For related party transactions that are outside of the parameter of the transactions governed by the Stockholders Agreement as discussed above, management seeks approval of such transactions from the Audit Committee on a case-by-case basis. The Company enters into numerous transactions with Hallmark Cards throughout the year. The most common type of transaction is that necessary to execute channel promotions surrounding holidays. Many of these transactions are considered de minimus based
on amounts paid to Hallmark Cards by the Company. For efficiency purposes, the Audit Committee approves in advance a certain amount of expenses to be applied to such de minimus transactions, which approval allows management to enter into such transactions without seeking approval for each of them. Prior to submitting any transaction to the Audit Committee for approval, management determines objectively that, based on market research, such transactions are commercially reasonable and valuable for the Company and is in the best interest of the Company to enter into them.

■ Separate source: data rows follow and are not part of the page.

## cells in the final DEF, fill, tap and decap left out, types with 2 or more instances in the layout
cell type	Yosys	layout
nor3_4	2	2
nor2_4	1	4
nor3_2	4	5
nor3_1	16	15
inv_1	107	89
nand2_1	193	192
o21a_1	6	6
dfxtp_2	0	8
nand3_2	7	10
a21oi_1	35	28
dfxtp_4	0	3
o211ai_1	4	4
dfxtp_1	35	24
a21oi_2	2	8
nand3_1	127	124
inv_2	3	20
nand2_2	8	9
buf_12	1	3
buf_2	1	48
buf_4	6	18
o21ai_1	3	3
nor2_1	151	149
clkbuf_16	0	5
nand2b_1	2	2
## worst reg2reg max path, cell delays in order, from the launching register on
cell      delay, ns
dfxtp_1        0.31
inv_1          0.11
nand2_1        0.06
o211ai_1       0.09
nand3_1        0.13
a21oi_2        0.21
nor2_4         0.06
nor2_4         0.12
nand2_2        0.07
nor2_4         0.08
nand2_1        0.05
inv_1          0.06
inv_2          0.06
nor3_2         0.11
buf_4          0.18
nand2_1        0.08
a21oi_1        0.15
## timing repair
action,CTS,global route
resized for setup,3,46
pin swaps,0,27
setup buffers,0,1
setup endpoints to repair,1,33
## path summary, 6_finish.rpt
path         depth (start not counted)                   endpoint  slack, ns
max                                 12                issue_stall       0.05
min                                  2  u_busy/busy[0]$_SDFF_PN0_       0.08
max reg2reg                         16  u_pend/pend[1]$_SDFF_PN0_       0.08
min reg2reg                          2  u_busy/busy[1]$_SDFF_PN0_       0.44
[src/rtl/bus_bit_monitor.sv]
module bus_bit_monitor (
  input  logic       clk,
  input  logic       rst_n,
  input  logic       sample_en,
  input  logic       tx_active,
  input  logic [1:0] field_sel,
  input  logic       tx_bit,
  input  logic       bus_bit,
  input  logic       frame_idle,
  output logic       drive_bit,
  output logic       arb_lost,
  output logic       bit_err,
  output logic       ack_err,
  output logic       release_bus
);

  localparam logic [1:0] FLD_OTHER = 2'b00;
  localparam logic [1:0] FLD_ARB   = 2'b01;
  localparam logic [1:0] FLD_ACK   = 2'b10;
  localparam logic [1:0] FLD_PFLAG = 2'b11;

  logic live, rec_seen_dom, dom_seen_rec;
  logic lose_nx, berr_nx, aerr_nx;

  assign live         = sample_en & tx_active & ~release_bus;
  assign rec_seen_dom = tx_bit & ~bus_bit;
  assign dom_seen_rec = ~tx_bit & bus_bit;

  assign lose_nx = live & (field_sel == FLD_ARB) & rec_seen_dom;
  assign aerr_nx = live & (field_sel == FLD_ACK) & tx_bit & bus_bit;
  assign berr_nx = live & (dom_seen_rec | (rec_seen_dom & (field_sel == FLD_OTHER)));

  assign drive_bit = release_bus | tx_bit;

  always_ff @(posedge clk or negedge rst_n) begin
    if (!rst_n) begin
      arb_lost    <= 1'b0;
      bit_err     <= 1'b0;
      ack_err     <= 1'b0;
      release_bus <= 1'b0;
    end else begin
      arb_lost    <= lose_nx;
      bit_err     <= berr_nx;
      ack_err     <= aerr_nx;
      release_bus <= frame_idle ? 1'b0 : (release_bus | lose_nx);
    end
  end

  AST_LOST_NOT_BITERR: assert property (@(posedge clk) disable iff (!rst_n)
    !(arb_lost && bit_err));
  AST_LOST_HOLDS_RELEASE: assert property (@(posedge clk) disable iff (!rst_n)
    arb_lost |-> release_bus);
  AST_RELEASED_RECESSIVE: assert property (@(posedge clk) disable iff (!rst_n)
    release_bus |-> drive_bit);
  AST_IDLE_CLEARS: assert property (@(posedge clk) disable iff (!rst_n)
    frame_idle |=> !release_bus);
  AST_NO_STROBE_QUIET: assert property (@(posedge clk) disable iff (!rst_n)
    (!sample_en || !tx_active) |=> !(arb_lost || bit_err || ack_err));
  AST_RELEASED_QUIET: assert property (@(posedge clk) disable iff (!rst_n)
    release_bus |=> !(arb_lost || bit_err || ack_err));
  AST_ONE_PULSE: assert property (@(posedge clk) disable iff (!rst_n)
    $onehot0({arb_lost, bit_err, ack_err}));
  AST_PFLAG_DOM_OK: assert property (@(posedge clk) disable iff (!rst_n)
    (sample_en && field_sel == FLD_PFLAG && !bus_bit) |=> !bit_err);

endmodule
===== src/rtl/rxae_pkg.sv =====
`timescale 1ns/1ps
package rxae_pkg;
  localparam int LEN_W         = 12;
  localparam int DEF_MIN_LEN   = 64;
  localparam int DEF_MAX_PLAIN = 1518;
  localparam int DEF_MAX_TAGGED = 1522;
  localparam int DEF_MAX_JUMBO = 2048;

  typedef struct packed {
    logic [LEN_W-1:0] len;
    logic             dribble;
    logic             fcs_err;
    logic             vlan;
  } frame_sum_t;
endpackage


===== src/rtl/rxae_len_limit.sv =====
`timescale 1ns/1ps
module rxae_len_limit
  import rxae_pkg::*;
#(
  parameter int MAX_PLAIN  = DEF_MAX_PLAIN,
  parameter int MAX_TAGGED = DEF_MAX_TAGGED,
  parameter int MAX_JUMBO  = DEF_MAX_JUMBO
) (
  input  logic             vlan_i,
  input  logic             jumbo_i,
  output logic [LEN_W-1:0] max_len_o
);
  localparam logic [LEN_W-1:0] LIM_PLAIN  = LEN_W'(MAX_PLAIN);
  localparam logic [LEN_W-1:0] LIM_TAGGED = LEN_W'(MAX_TAGGED);
  localparam logic [LEN_W-1:0] LIM_JUMBO  = LEN_W'(MAX_JUMBO);

  // The jumbo setting takes priority over the tag flag.
  always_comb begin
    if (jumbo_i)     max_len_o = LIM_JUMBO;
    else if (vlan_i) max_len_o = LIM_TAGGED;
    else             max_len_o = LIM_PLAIN;
  end
endmodule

On May 28, 2009, the Company received a proposal (the "Proposal") from HC Crown Corp. ("HCC"), a wholly owned subsidiary of Hallmark Cards, Incorporated, regarding a recapitalization of the Company's existing indebtedness and accounts payable to HC Crown Corp. and its affiliates ("HCC Debt') in excess of $1.05 billion. Under the Proposal, $500 million principal amount of HCC Debt would be restructured into new secured loans (the "New Debt") with a maturity date of September 30, 2011 and the remaining balance of the HCC Debt would be converted into an equal amount of convertible preferred stock (the "Preferred Stock").
As stated in the Proposal, the New Debt would have two tranches: (1) Tranche 1 of $300 million would be cash-pay and would bear interest at the rate of 12% per annum and the Company would have the ability to pay-in-kind up to three quarterly payments and (2) Tranche 2 of $200 million would be pay-in-kind at the rate of 15% per annum. The New Debt would be secured by the Company's assets.
The terms of the Preferred Stock would include (1) a liquidation preference, which would be equal to the amount of converted HCC Debt; (2) no preferential dividend but participation in any dividends on the Common Stock on an "as if converted" basis; (3) the ability to convert into common stock at a rate equal to the liquidation preference divided initially by $1.00 per share, which permits the Company's existing shareholders (including Hallmark) to retain 15% ownership of the Company; (4) the Company's ability to redeem the Preferred Stock at a price equal to the liquidation preference; and (4) the ability to vote together with the Common Stock on an "as if converted" basis.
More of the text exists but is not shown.